O coordenador do Núcleo de Ações de Competência Originária (Naco Criminal) do Ministério Público de Mato Grosso, procurador Domingos Sávio de Barros Arruda, pediu que o Tribunal de Justiça de Mato Grosso (TJMT) remeta o processo oriundo da Operação Rêmora para a 7ª Vara Criminal de Cuiabá.
O caso em questão investiga o ex-deputado estadual, e agora conselheiro do Tribunal de Contas do Estado (TCE), Guilherme Maluf, em um suposto esquema de desvio de recursos da Secretaria de Estado de Educação (Seduc) para pagamento de dívidas da campanha eleitoral de 2013.
Ao emitir o parecer, encaminhado ao desembargador Rondon Bassil Dower Filho, relator do processo, o procurador de Justiça considerou que o Supremo Tribunal Federal (STF) restringiu o foro por prerrogativa de função a crimes cometidos durante o exercício do cargo, e que estejam relacionados às funções desempenhadas.

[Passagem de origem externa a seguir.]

From an optimization exercise on the open Yosys and OpenROAD flow, aimed at small area and a short achievable clock period; shortcuts taken in it are not production practice.
Where RTL was checked, it was by simulation tests only, not by an equivalence proof against the original.
Power figures rest on the tool's default switching activity, not on a simulated workload.

== P ==
## DSP
module DSP (A,B,D,C,CLK,CARRYIN,OPMODE,BCIN,RSTA,RSTB,RSTM,
RSTP,RSTC,RSTD,RSTCARRYIN,RSTOPMODE,CEA,CEB,CEM,CEP,CEC,CED,
CECARRYIN,CEOPMODE,PCIN,BCOUT,PCOUT,P,M,CARRYOUT,CARRYOUTF);
clock: 7.0 ns
lec_check: 0
abc_area: 1
cap_margin: 20
core_margin: 2
core_utilization: 40
cts_cluster_diameter: 130
cts_cluster_size: 26
setup_slack_margin: 2.9
slew_margin: 20
buffer_ports_args: -buffer_cell sky130_fd_sc_hd__buf_2
pre_resize_tcl: /design/flow/flow/ports.tcl
standard.sh (not shown) runs the stock make flow with config.mk's settings and CLKGATE_MAP_FILE= SYNTH_SCRIPT=/design/flow/synth_recipe.tcl, a recipe that flattens the netlist after the stock synthesis.
==> flow/flow/run.sh <==
#!/bin/bash
# The standard layout (standard.sh: standard synthesis, then ORFS to
# finish), with one change: the port buffers are plain buffers (buf_2 from
# buffer_ports, then buf_1 on the inputs) instead of the delay cell
# buffer_ports picks by default.  Each tool's output is in orfs/logs.
set -euo pipefail
HERE=$(pwd)
cat >> config.mk <<EOC
export BUFFER_PORTS_ARGS = -buffer_cell sky130_fd_sc_hd__buf_2
export PRE_RESIZE_TCL = $HERE/flow/ports.tcl
EOC
bash standard.sh > standard.log 2>&1
==> flow/flow/ports.tcl <==
# Before repair_design: the input ports' buffers become buf_1.
set n 0
foreach bterm [[ord::get_db_block] getBTerms] {
  if {[$bterm getIoType] ne "INPUT"} { continue }
  set net [$bterm getNet]
  if {$net eq "NULL" || [$net getSigType] eq "CLOCK"} { continue }
  foreach iterm [$net getITerms] {
    set inst [$iterm getInst]
    if {[[$inst getMaster] getName] eq "sky130_fd_sc_hd__buf_2"} {
      replace_cell [get_cells [$inst getName]] sky130_fd_sc_hd__buf_1
      incr n
    }
  }
}
puts "flow/ports.tcl: $n input buffers set to buf_1"
No stage failed in P, and the final checks on the layout all came back clean.
### P -> Q
- a change of SETUP_SLACK_MARGIN from 2.9 to 3.3
- a deleted CTS_CLUSTER_DIAMETER that had been 130
- a deleted CTS_CLUSTER_SIZE that had been 26
Q ends up with a final area that is about 14% higher than in P.
Portion of total power attributed to the clock network: Q vs P up 8.8 points
Power grows by more than 10% when moving from P to Q.
diff inputs: Q => R
- a change of SETUP_SLACK_MARGIN from 3.3 to 2.9
- an added CTS_CLUSTER_SIZE of 22
- an added CTS_CLUSTER_DIAMETER of 100
Results
Of R and Q, R shows the lower cell area after layout, with Q above it.
Compared with Q, R shows a clock share of power that is 7.1 points lower.
Per the comparison of R with Q, setup slack now smaller, first-pass GRT wire length now smaller, portion of total power attributed to sequential cells now larger.
Setup changes, R to S
- CORE_UTILIZATION changed from 40 to 55
- PLACE_DENSITY newly set to 0.7
==> comparison <==
In the tables for S and R, aggregate global-route resource usage reads lower with R.
S ends up with a maximum clock frequency that is 1.5% lower than in R.
Changes observed in S relative to R: worst setup slack now sits lower, sequential share of layout area moved up.
Switching power ends up higher on R.
Antenna diode instance count, S and R: lower on R
Compared with R, in S layout buffering overhead excluding clock cells did not really move; die area down about 27%; logic depth of the worst setup path including buffers went down; share of cell area taken by multi-input logic gates rose by 1.3 points.
Against R, S comes in 18 higher on post-cts gate resize count.
diff inputs: S => T
- CAP_MARGIN: 20 -> 0
- CORE_UTILIZATION: 55 -> 40
- SLEW_MARGIN: 20 -> 0
- PLACE_DENSITY: 0.7 -> unset
- SETUP_SLACK_MARGIN: 2.9 -> 3.0
[summary]
Diff T..S | final hold slack | negligible. Compared T vs S, and global-route wire length before repair is up in T. Per the comparison of T with S, via count of the first global-routing pass lower; number of instances in the placed design higher; met1 global-route usage lower; non-clock buffer count higher; switching share of power lower.

Another version of the RTL of DSP (not shown whole).
For scale: about 3,700 cells after synthesis, about 350 I/O pins.
==> flow/design.v (excerpt) <==
module DSP (A,B,D,C,CLK,CARRYIN,OPMODE,BCIN,RSTA,RSTB,RSTM,
RSTP,RSTC,RSTD,RSTCARRYIN,RSTOPMODE,CEA,CEB,CEM,CEP,CEC,CED,
CECARRYIN,CEOPMODE,PCIN,BCOUT,PCOUT,P,M,CARRYOUT,CARRYOUTF);
  parameter A0REG=0;
  parameter A1REG=1;
  parameter B0REG=0;
  parameter B1REG=1;
  parameter CREG=1;
  parameter DREG=1;
  parameter MREG=1;
  parameter PREG=1;
  parameter CARRYINREG=1;
  parameter CARRYOUTREG=1;
  parameter OPMODEREG=1;
  parameter CARRYINSEL="OPMODE5";
  parameter B_INPUT ="DIRECT";
  parameter RSTTYPE ="SYNC";
  input [17:0] A,B,D,BCIN;
  input [47:0] C,PCIN;
  input [7:0] OPMODE;
  input CLK,CARRYIN,RSTA,RSTB,RSTC,RSTCARRYIN,RSTD,RSTM,
  RSTOPMODE,RSTP,CEA,CEB,CECARRYIN,CEC,CED,CEM,CEOPMODE,CEP;
  output [17:0] BCOUT;
  output [47:0] PCOUT;
  output [47:0] P;
  output [35:0] M;
  output CARRYOUT,CARRYOUTF;
  reg [7:0] opm;
  reg [17:0] dr, ar, br;
  reg [47:0] cr, pr;
  reg cyi, cyo;
  reg [35:0] mr;
  wire s6 = opm[6];
  wire [18:0] pre_w = {dr, 1'b1} + {B ^ {18{s6}}, s6};
  wire [17:0] pre = pre_w[18:1];
  wire [17:0] b_in = opm[4] ? pre : B;
  always @(posedge CLK) begin
    if (RSTOPMODE) opm <= 8'd0;
    else if (CEOPMODE) opm <= OPMODE;
  end
  always @(posedge CLK) begin
    if (RSTD) dr <= 18'd0;
    else if (CED) dr <= D;
  end
  always @(posedge CLK) begin
    if (RSTC) cr <= 48'd0;
    else if (CEC) cr <= C;
  end
  always @(posedge CLK) begin
    if (RSTA) ar <= 18'd0;
    else if (CEA) ar <= A;
  end
  always @(posedge CLK) begin
    if (RSTB) br <= 18'd0;
    else if (CEB) br <= b_in;
  end
  always @(posedge CLK) begin
    if (RSTCARRYIN) cyi <= 1'd0;
    else if (CECARRYIN) cyi <= opm[5];
  end
  wire one0 = br[0] ^ 1'b0;
  wire two0 = (br[1] & ~br[0] & ~1'b0) | (~br[1] & br[0] & 1'b0);
  wire neg0 = br[1];
  wire pp1 = ((one0 & ar[0]) | (two0 & 1'b0)) ^ neg0;
  wire pp2 = ((one0 & ar[1]) | (two0 & ar[0])) ^ neg0;
  wire pp3 = ((one0 & ar[2]) | (two0 & ar[1])) ^ neg0;
  wire pp4 = ((one0 & ar[3]) | (two0 & ar[2])) ^ neg0;
  wire pp5 = ((one0 & ar[4]) | (two0 & ar[3])) ^ neg0;
  wire pp6 = ((one0 & ar[5]) | (two0 & ar[4])) ^ neg0;
  wire pp7 = ((one0 & ar[6]) | (two0 & ar[5])) ^ neg0;
  wire pp8 = ((one0 & ar[7]) | (two0 & ar[6])) ^ neg0;
  wire pp9 = ((one0 & ar[8]) | (two0 & ar[7])) ^ neg0;
  wire pp10 = ((one0 & ar[9]) | (two0 & ar[8])) ^ neg0;
  ...
clock: 7.0 ns
lec_check: 0
abc_area: 1
cap_margin: 20
core_margin: 2
core_utilization: 40
setup_slack_margin: 2.5
slew_margin: 20
buffer_ports_args: -buffer_cell sky130_fd_sc_hd__buf_2
pre_resize_tcl: /design/flow/flow/ports.tcl
==> flow/flow/ports.tcl <==
# Before repair_design: the input ports' buffers become buf_1.
set n 0
foreach port [get_ports -quiet *] {
  if {[get_property $port direction] ne "input"} { continue }
  if {[get_name $port] eq "CLK"} { continue }
  set net [get_nets -quiet -of_objects $port]
  if {$net eq ""} { continue }
  foreach pin [get_pins -quiet -of_objects $net] {
    set inst [get_cells -of_objects $pin]
    if {[get_property $inst ref_name] eq "sky130_fd_sc_hd__buf_2"} {
      replace_cell $inst sky130_fd_sc_hd__buf_1
      incr n
    }
  }
}
puts "flow/ports.tcl: $n input buffers set to buf_1"
Scripts as last shown in full above: flow/flow/run.sh
The baseline never finished: it broke off in placement repair (3_4_place_resized).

Conforme o entendimento do STF, seria o caso de Maluf, visto que o crime denunciado teria sido cometido quando ele era deputado estadual, cargo que não ocupa mais desde o dia 1º de março, quando renunciou na Assembleia Legislativa e tomou posse no TCE.
Denúncia
A denúncia contra o ex-deputado foi aceita no TJMT no dia 14 de fevereiro, uma semana antes de ele ter sido escolhido entre os parlamentares para assumir vaga no TCE.
O caso foi desmantelado no âmbito da Operação Rêmora, em 2015, quando o Ministério Público do Estado apontou que Guilherme Maluf teria cometido o crime de associação a uma organização criminosa e corrupção passiva, sendo que o último teria sido praticado pelo menos 20 vezes.
A organização à qual Maluf teria se associado é acusada de desviar recursos da Secretaria Estadual de Educação (Seduc), no início da gestão Pedro Taques (PSDB). O valor desviado pelos membros teria sido de R$ 400 mil, já que o esquema foi desmantelado logo no início. Segundo seu primo, o empresário Alan Malouf, revelou à Procuradoria Geral da República (PGR), o ex-parlamentar teria recebido propina em troca de apoio político para que os crimes da gestão fossem encobertos.
Maluf também foi acusado de tentar atrapalhar a investigação, movida pelo Grupo de Atuação Especial contra o Crime Organizado (Gaeco).